`config.mk`:
```
export PLATFORM = sky130hd
export DESIGN_NAME = mul_seq_unit
export DESIGN_NICKNAME = d
export VERILOG_FILES = /design/src/rtl/mul_seq_unit.sv
export SDC_FILE = /design/constraint.sdc
export NUM_CORES = 1
export LEC_CHECK = 0
export BUFFER_PORTS_ARGS = -buffer_cell sky130_fd_sc_hd__clkbuf_2
export CAP_MARGIN = 15
export CORE_MARGIN = 2
export CORE_UTILIZATION = 50
export CTS_CLUSTER_DIAMETER = 40
export CTS_CLUSTER_SIZE = 30
export DETAILED_ROUTE_END_ITERATION = 6
export PLACE_DENSITY = 0.7
export RECOVER_POWER = 50
export SYNTH_ARGS = -nofsm -noshare
export SYNTH_HDL_FRONTEND = slang
export SYNTH_HIERARCHICAL = 1
export SYNTH_SLANG_ARGS = --single-unit
```
`constraint.sdc`:
```
create_clock -name clk_i -period 30.5 [get_ports clk_i]
set_clock_uncertainty 0.05 [all_clocks]
set_input_delay 1.525 -clock clk_i [delete_from_list [all_inputs] [get_ports clk_i]]
set_output_delay 1.525 -clock clk_i [all_outputs]
set_load 0.01 [all_outputs]
```
`src/rtl/mul_seq_unit.sv`:
```
// Sequential 32x32 RV32M multiplier (MUL/MULH/MULHSU/MULHU) built around a
// radix-2 shift-add loop feeding a 32-bit ripple-carry adder.

module mul_seq_rca #(
  parameter int XLEN = 32
) (
  input  logic [XLEN-1:0] a_i,
  input  logic [XLEN-1:0] b_i,
  output logic [XLEN-1:0] sum_o,
  output logic            cout_o
);

  logic [XLEN:0] w_carry;

  assign w_carry[0] = 1'b0;

  // One full adder per bit; the carry ripples LSB to MSB within a cycle.
  for (genvar g = 0; g < XLEN; g++) begin : g_fa
    assign sum_o[g]       = a_i[g] ^ b_i[g] ^ w_carry[g];
    assign w_carry[g + 1] = (a_i[g] & b_i[g]) | (w_carry[g] & (a_i[g] ^ b_i[g]));
  end

  assign cout_o = w_carry[XLEN];

endmodule

module mul_seq_unit #(
  parameter int XLEN = 32,
  parameter int ITER = 32
) (
  input  logic            clk_i,
  input  logic            rst_ni,
  input  logic            valid_i,
  output logic            ready_o,
  input  logic [1:0]      op_i,
  input  logic [XLEN-1:0] rs1_i,
  input  logic [XLEN-1:0] rs2_i,
  input  logic            flush_i,
  output logic            valid_o,
  input  logic            ready_i,
  output logic [XLEN-1:0] result_o,
  output logic            busy_o
);

  localparam int CW = $clog2(ITER);
  localparam logic [1:0] OP_MUL    = 2'b00;
  localparam logic [1:0] OP_MULHU  = 2'b11;

  typedef enum logic [1:0] {
    S_IDLE,
    S_CALC,
    S_FIX,
    S_DONE
  } state_t;

  state_t            r_state;
  state_t            w_next;

  logic [XLEN-1:0]   r_mcand;
  logic [XLEN-1:0]   r_mq;
  logic [XLEN-1:0]   r_acc;
  logic [CW-1:0]     r_cnt;
  logic              r_neg;
  logic [1:0]        r_op;
  logic [XLEN-1:0]   r_result;

  logic              w_accept;
  logic              w_lastIter;
  logic              w_rs1Signed;
  logic              w_rs2Signed;
  logic              w_rs1Neg;
  logic              w_rs2Neg;
  logic [XLEN-1:0]   w_mcandIn;
  logic [XLEN-1:0]   w_mqIn;
  logic [XLEN-1:0]   w_addB;
  logic [XLEN-1:0]   w_sum;
  logic              w_cout;
  logic [2*XLEN-1:0] w_prod;
  logic [2*XLEN-1:0] w_prodFixed;

  assign w_accept   = (r_state == S_IDLE) && valid_i && !flush_i;
  assign w_lastIter = (r_cnt == CW'(ITER - 1));

  // rs1 is unsigned only for MULHU; rs2 is unsigned for MULHSU and MULHU.
  assign w_rs1Signed = (op_i != OP_MULHU);
  assign w_rs2Signed = !op_i[1];
  assign w_rs1Neg    = w_rs1Signed & rs1_i[XLEN-1];
  assign w_rs2Neg    = w_rs2Signed & rs2_i[XLEN-1];
  assign w_mcandIn   = w_rs1Neg ? (~rs1_i + 1'b1) : rs1_i;
  assign w_mqIn      = w_rs2Neg ? (~rs2_i + 1'b1) : rs2_i;

  assign w_addB = r_mq[0] ? r_mcand : '0;

  mul_seq_rca #(
    .XLEN (XLEN)
  ) u_rca (
    .a_i    (r_acc),
    .b_i    (w_addB),
    .sum_o  (w_sum),
    .cout_o (w_cout)
  );

  assign w_prod      = {r_acc, r_mq};
  assign w_prodFixed = r_neg ? (~w_prod + 1'b1) : w_prod;

  always_ff @(posedge clk_i or negedge rst_ni) begin
    if (!rst_ni) begin
      r_state <= S_IDLE;
    end else begin
      r_state <= w_next;
    end
  end

  // Flush overrides every transition, including the DONE handshake.
  always_comb begin
    w_next = r_state;
    case (r_state)
      S_IDLE: if (valid_i) w_next = S_CALC;
      S_CALC: if (w_lastIter) w_next = S_FIX;
      S_FIX:  w_next = S_DONE;
      S_DONE: if (ready_i) w_next = S_IDLE;
      default: w_next = S_IDLE;
    endcase
    if (flush_i) begin
      w_next = S_IDLE;
    end
  end

  always_ff @(posedge clk_i or negedge rst_ni) begin
    if (!rst_ni) begin
      r_mcand  <= '0;
      r_mq     <= '0;
      r_acc    <= '0;
      r_cnt    <= '0;
      r_neg    <= 1'b0;
      r_op     <= OP_MUL;
      r_result <= '0;
    end else begin
      case (r_state)
        S_IDLE: begin
          if (w_accept) begin
            r_mcand <= w_mcandIn;
            r_mq    <= w_mqIn;
            r_acc   <= '0;
            r_cnt   <= '0;
            r_neg   <= w_rs1Neg ^ w_rs2Neg;
            r_op    <= op_i;
          end
        end
        S_CALC: begin
          if (!flush_i) begin
            // 65-bit right shift of {cout, sum, mq}.
            r_acc <= {w_cout, w_sum[XLEN-1:1]};
            r_mq  <= {w_sum[0], r_mq[XLEN-1:1]};
            r_cnt <= r_cnt + 1'b1;
          end
        end
        S_FIX: begin
          if (!flush_i) begin
            r_result <= (r_op == OP_MUL) ? w_prodFixed[XLEN-1:0]
                                         : w_prodFixed[2*XLEN-1:XLEN];
          end
        end
        default: begin
        end
      endcase
    end
  end

  assign ready_o  = (r_state == S_IDLE);
  assign busy_o   = (r_state != S_IDLE);
  assign valid_o  = (r_state == S_DONE);
  assign result_o = r_result;

endmodule
```
[After elaboration in Yosys (flattened, before gate mapping)]
Index checks and enable logic that the tools add are counted.
Word-level totals
  register bits: 138
  word-level logic and storage cells: 217
  output and inout port bits: 35
  input port bits: 71
Operators by class
  add/sub/neg operators: 4
  reductions and logical operators: 12
  bitwise logic cells: 164
  mux-type cells: 19
  equal/unequal tests: 10
Operators with widths (count)
  $mux W32: 8
  $pmux W32 S2: 2
  $and A1 B1 Y1: 65
  $add A32 B1 Y32 const B: 2
  $add A64 B1 Y64 const B: 1
  $mux W64: 1
  $not A32 Y32: 2
  $not A64 Y64: 1
  $xor A1 B1 Y1: 64
  $or A1 B1 Y1: 31
  $mux W5: 2
  $pmux W5 S2: 1
  $mux W2: 4
  $pmux W2 S4: 1
  $ne A3 B2 Y1 const B: 2
  $reduce_and A3 Y1: 2
  $add A5 B1 Y5 const B: 1
  $eq A5 B5 Y1 const B: 1
  $eq A2 B2 Y1 const B: 2
  $logic_not A2 Y1: 2
  $ne A2 B2 Y1 const B: 2
  $reduce_and A2 Y1: 2
  $reduce_bool A2 Y1: 2
  $ne A3 B3 Y1 const B: 1
  5 further kinds: 7

[Longest topological paths before layout]
  depth in word-level cells: 66
  depth in mapped cells: 40
  gate-level depth less buffers: 39

[Modules after synthesis]
Netlist, hierarchy kept.
By module, submodules not included
  mul_seq_unit: cells an instance 1097, area an instance 9120.0 sq um, sequential area each 3453.3 sq um, instances 1
  mul_seq_rca: cells an instance 42, area an instance 670.6 sq um, sequential area each 0.0 sq um, instances 1

[Worst setup path before layout]
Ideal clock, no wire load.
  kind: register to register
  start: reg r_mq[0]
  end: reg r_acc[30]
  data required time: 30.384 ns
  slack: 17.715 ns
  cell stages (with the launch flop): 41
  setup time: 0.066 ns
  arrival time: 12.669 ns
  period minus slack after synthesis: 12.785 ns
  buffers on the path: 1
  cells stage by stage: dfrtp_1 -> clkbuf_1 -> and2_1 -> ha_1 -> fa_1 -> fa_1 -> fa_1 -> fa_1 -> fa_1 -> fa_1 -> fa_1 -> fa_1 -> fa_1 -> fa_1 -> fa_1 -> fa_1 -> fa_1 -> fa_1 -> [5 not listed] -> fa_1 -> fa_1 -> fa_1 -> fa_1 -> fa_1 -> fa_1 -> fa_1 -> fa_1 -> fa_1 -> fa_1 -> fa_1 -> fa_1 -> fa_1 -> inv_1 -> fa_1 -> inv_1 -> nand3_1 -> nand2_1
Between the ends
  word-level cells in the longest chain between the ends: 65
  elaborated cells on any way between the ends: 126
  classes of those cells: mux (3); bitwise (123)
Ends and longest elaborated chain
  start: declaration: line 60  | logic [XLEN-1:0] r_mq;
  start signal: assignment: line 143  | r_mq <= w_mqIn;
  start signal: assignment: line 154  | r_mq <= {w_sum[0], r_mq[XLEN-1:1]};
  $mux W32: line 92  | assign w_addB = r_mq[0] ? r_mcand : '0;
  named net w_addB[0]: line 75  | logic [XLEN-1:0] w_addB;
  $and A1 B1 Y1 (2 in series): line 20  | assign w_carry[g + 1] = (a_i[g] & b_i[g]) | (w_carry[g] & (a_i[g] ^ b_i[g]));
  $or A1 B1 Y1: line 20
  $and A1 B1 Y1: line 20
  $or A1 B1 Y1: line 20
  $and A1 B1 Y1: line 20
  $or A1 B1 Y1: line 20
  [50 not listed]
  $and A1 B1 Y1: line 20
  $or A1 B1 Y1: line 20
  $and A1 B1 Y1: line 20
  $or A1 B1 Y1: line 20
  $xor A1 B1 Y1: line 19  | assign sum_o[g] = a_i[g] ^ b_i[g] ^ w_carry[g];
  named net w_sum[31]: line 76  | logic [XLEN-1:0] w_sum;
  $mux W32: line 151  | if (!flush_i) begin
  $pmux W32 S2: line 139  | case (r_state)
  end signal: assignment: line 153  | r_acc <= {w_cout, w_sum[XLEN-1:1]};
  end: declaration: line 61  | logic [XLEN-1:0] r_acc;
The timed path passes the listed nets, and every way through them passes these cells. The select of a mux whose other input is x is not followed.
A chain may end at the register's enable or synchronous reset.

[Worst setup path after layout]
Same ends and word-level chain as after synthesis.

==> impl_metrics.env <==
export IMPL_ant_nets=0
export IMPL_violations="max-capacitance violations, max-slew violations"
export IMPL_wl_met1_mm=12.3
export IMPL_layout_nets=1313
export IMPL_drtPass1Iterations=5
export IMPL_die_area_um2=20700
export IMPL_hpwl_mm=19.9
export IMPL_min_path_type="register to register"
export IMPL_setup_violations=0
export IMPL_met2_length_mm=12.9
export IMPL_syn_area_um2=9790
export IMPL_wl_mm=27.4
export IMPL_rsz0062_at_grt="false"
export IMPL_finalSetupTns_ns=0
export IMPL_dr_wl_met3_mm=1.75
export IMPL_placed_area_um2=10500
export IMPL_fmax_mhz=73.7
export IMPL_p_leak_nw=4.88
export IMPL_powerDensity_nw_per_um2=100
export IMPL_ios=106
export IMPL_clk_pin_slew_ns=0.06
export IMPL_drt_initial_drc_count=795
export IMPL_criticalPathCategory="register to register"
export IMPL_die_y_um=144
export IMPL_clk_latency_ns=0.43
export IMPL_drc=0
export IMPL_clock_root_buffer="clkbuf_16"
export IMPL_status="complete, but fails checks"
export IMPL_die_w_um=144
export IMPL_finalHoldViolCount=0
export IMPL_worst_path_max_fanout=37
export IMPL_synth_simple_gate_area_frac=0.236
export IMPL_antenna_found_initial=0
export IMPL_cp_required_ns=30.81
export IMPL_gp_congestion=0.942
export IMPL_end_kind="register"
export IMPL_crit_buf_inv=5
export IMPL_ys_flop_type="dfrtp_1"
export IMPL_synth_edff_count=0
export IMPL_via_per_inst=5.92
export IMPL_port_buffers=105
export IMPL_synthMuxAreaShare=0.0253
export IMPL_fin_crit_sh=0.445
export IMPL_fin_crit_ns=13.57
export IMPL_area_growth_pct=12.9
export IMPL_start_util=0.506
export IMPL_grt_overflow_total=0
export IMPL_yosysSeqAreaShare=0.353
export IMPL_cts_sinks=138
export IMPL_syn_nets=1252
export IMPL_cp_arrival_ns=13.88
export IMPL_cpMaxStageDelayCell="fa_1"
export IMPL_drv_cap=4
export IMPL_synth_compound_gate_area_share=0.175
export IMPL_ctsResizeCount=0
export IMPL_syn_inst=1139
export IMPL_crit_family="adder cells"
export IMPL_cts_tree="yes"
export IMPL_grt_max_degree=86
export IMPL_critPathLaunchType="register"
export IMPL_yosysWarningCount=6
export IMPL_synth_top_family_by_area="simple AND/OR/NAND/NOR gates"
export IMPL_postLayoutCellArea_um2=11100
export IMPL_n_antenna_cell=0
export IMPL_tightest_slew_ns=4.53
export IMPL_drive_gt1_frac=0.119
export IMPL_synth_xor_area_frac=0.0930
export IMPL_synth_adder_area_share=0.0774
export IMPL_grt_pass1_vias=8275
export IMPL_clk_path_buf_depth=2
export IMPL_coreArea_um2=19300
export IMPL_cts_buffers=17
export IMPL_synth_seq_cells=138
export IMPL_drv_slew=295
export IMPL_detail_route_wl_per_cell_um=18.6
export IMPL_synth_cell_types=70
export IMPL_h_tree_depth=4
export IMPL_maxUsedRoutingLayer="met4"
export IMPL_rows=51
export IMPL_num_vias=8754
export IMPL_cts_setup_buffers=0
export IMPL_fillCellCount=1751
export IMPL_vdd_drop_max_mv=0.0626
export IMPL_cpPeakStageDelay_ns=0.42
export IMPL_synth_avg_cell_area_um2=8.60
export IMPL_track_usage=0.279
export IMPL_grt_first_pass_wirelength_mm=44.6
export IMPL_cp_common_cell="fa_1"
export IMPL_slew_headroom=-2.02
export IMPL_async_reset_ff_frac=1.00
export IMPL_postCtsHoldBufs=0
worst paths after layout:
path	from	end	slack [ns]	depth (start not counted)
worst min-delay path	r_mcand[30]	r_mcand[30]	0.42	2
worst max register to register	r_mq[0]	r_acc[30]	16.93	40
worst min register to register	r_mcand[30]	r_mcand[30]	0.42	2
worst max-delay path	r_mq[0]	r_acc[30]	16.93	40
min in group asynchronous	rst_ni	r_mq[9]	2.64	1
max in group asynchronous	rst_ni	r_acc[31]	23.51	2
cell usage in the layout, fill, tap and decap left out, drive strengths merged, types with 33 or more instances in the layout:
cell type,netlist,routed
nand2,173,173
dfrtp,138,138
clkbuf,58,130
o21ai,108,108
nor2,64,64
xor2,54,54
nand3,52,52
xnor2,50,50
a21oi,47,47
and2,33,33
routing by layer:
| metal | global-route usage | vias up |
|---|---|---|
| li1 | - | 4166 |
| met1 | 0.392 | 4249 |
| met2 | 0.433 | 294 |
| met3 | 0.0590 | 45 |
| met4 | 0.0893 | 0 |
| met5 | 0 | - |
cells by family after synthesis:
group / Yosys count
buffers and inverters: 102
AND/OR/NAND/NOR: 462
AO/OA/AOI/OAI: 267
XOR/XNOR: 104
adder cells (fa/ha/maj): 42
flip-flops: 138
multiplexers: 24
final cells by class:
| type | count | area, um2 | share of cell area |
|---|---|---|---|
| inverters | 26 | 97.6 | 0.00883 |
| repair buffers | 118 | 571 | 0.0516 |
| well taps | 265 | 332 | 0.0300 |
| multi-input cells | 899 | 5950 | 0.538 |
| clock inverters | 10 | 163 | 0.0147 |
| clock buffers | 22 | 484 | 0.0438 |
| flip-flops and latches | 138 | 3450 | 0.313 |
state kept, by name, summed over array words and instances, names as in the netlist:
signal,cells
r_acc,32
r_cnt,5
r_mcand,32
r_mq,32
r_neg,1
r_op,2
r_state,2
result_o,32
cell usage after synthesis (all sizes together), types with 4 or more instances:
library cell | n | area (um2)
mux2i | 18 | 180
or4 | 18 | 143
nand2b | 11 | 68.8
o31a | 5 | 43.8
o22ai | 15 | 93.8
xor2 | 54 | 473
ha | 11 | 138
a21oi | 47 | 235
or2 | 8 | 52.6
nand4 | 7 | 43.8
buf | 18 | 86.3
xnor2 | 50 | 438
o21ai | 108 | 541
a22oi | 8 | 60.1
fa | 31 | 621
o41ai | 19 | 215
or3 | 19 | 124
dfrtp | 138 | 3450
nor3 | 27 | 135
a211oi | 6 | 45.0
nor2 | 64 | 240
clkbuf | 58 | 218
and3 | 4 | 25.0
and2 | 33 | 206
inv | 26 | 97.6
mux2 | 6 | 67.6
nand3 | 52 | 265
o211ai | 4 | 30.0
nor4 | 26 | 190
nand3b | 8 | 60.1
o311ai | 5 | 43.8
o31ai | 23 | 173
nand2 | 173 | 649
where the power goes:
| group | leakage, nW | switching [mW] | internal, mW | total (mW) |
|---|---|---|---|---|
| Combinational | 2.83 | 0.324 | 0.197 | 0.521 |
| Clock | 0.313 | 0.0811 | 0.146 | 0.227 |
| Sequential | 1.74 | 0.101 | 0.260 | 0.361 |
| Total | 4.88 | 0.506 | 0.603 | 1.11 |
through the flow:
| stage | total power [mW] | hold slack, ns | utilization | std cells | setup WS, ns |
|---|---|---|---|---|---|
| final | 1.11 | 0.418 | 0.572 | 1478 | 16.93 |
| after detailed placement | 0.876 | 0.413 | 0.541 | 1445 | 17.06 |
| after floorplan | 0.710 | 0.392 | - | 1139 | 17.72 |
| after global routing | 1.19 | 0.436 | 0.572 | 1478 | 16.47 |
| after global placement | 0.864 | 0.406 | 0.541 | 1445 | 17.23 |
| after CTS | 1.10 | 0.426 | 0.574 | 1477 | 17.01 |
worst register-to-register path: cells and delay by family, from the launching register on:
| family | cells | cell delay (ns) |
|---|---|---|
| adder cells (fa/ha/maj) | 32 | 12.18 |
| buffers and inverters | 5 | 0.48 |
| AND/OR/NAND/NOR | 3 | 0.43 |
| flip-flops | 1 | 0.36 |
Power figures use the tool's default switching activity.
========================
- _Exercise directions_
Using the data above, repeat exactly the lines that begin at the line with "group / Yosys count" and end at the line with "setup WS, ns |", both ends included.

- _Exercise result_
group / Yosys count
buffers and inverters: 102
AND/OR/NAND/NOR: 462
AO/OA/AOI/OAI: 267
XOR/XNOR: 104
adder cells (fa/ha/maj): 42
flip-flops: 138
multiplexers: 24
final cells by class:
| type | count | area, um2 | share of cell area |
|---|---|---|---|
| inverters | 26 | 97.6 | 0.00883 |
| repair buffers | 118 | 571 | 0.0516 |
| well taps | 265 | 332 | 0.0300 |
| multi-input cells | 899 | 5950 | 0.538 |
| clock inverters | 10 | 163 | 0.0147 |
| clock buffers | 22 | 484 | 0.0438 |
| flip-flops and latches | 138 | 3450 | 0.313 |
state kept, by name, summed over array words and instances, names as in the netlist:
signal,cells
r_acc,32
r_cnt,5
r_mcand,32
r_mq,32
r_neg,1
r_op,2
r_state,2
result_o,32
cell usage after synthesis (all sizes together), types with 4 or more instances:
library cell | n | area (um2)
mux2i | 18 | 180
or4 | 18 | 143
nand2b | 11 | 68.8
o31a | 5 | 43.8
o22ai | 15 | 93.8
xor2 | 54 | 473
ha | 11 | 138
a21oi | 47 | 235
or2 | 8 | 52.6
nand4 | 7 | 43.8
buf | 18 | 86.3
xnor2 | 50 | 438
o21ai | 108 | 541
a22oi | 8 | 60.1
fa | 31 | 621
o41ai | 19 | 215
or3 | 19 | 124
dfrtp | 138 | 3450
nor3 | 27 | 135
a211oi | 6 | 45.0
nor2 | 64 | 240
clkbuf | 58 | 218
and3 | 4 | 25.0
and2 | 33 | 206
inv | 26 | 97.6
mux2 | 6 | 67.6
nand3 | 52 | 265
o211ai | 4 | 30.0
nor4 | 26 | 190
nand3b | 8 | 60.1
o311ai | 5 | 43.8
o31ai | 23 | 173
nand2 | 173 | 649
where the power goes:
| group | leakage, nW | switching [mW] | internal, mW | total (mW) |
|---|---|---|---|---|
| Combinational | 2.83 | 0.324 | 0.197 | 0.521 |
| Clock | 0.313 | 0.0811 | 0.146 | 0.227 |
| Sequential | 1.74 | 0.101 | 0.260 | 0.361 |
| Total | 4.88 | 0.506 | 0.603 | 1.11 |
through the flow:
| stage | total power [mW] | hold slack, ns | utilization | std cells | setup WS, ns |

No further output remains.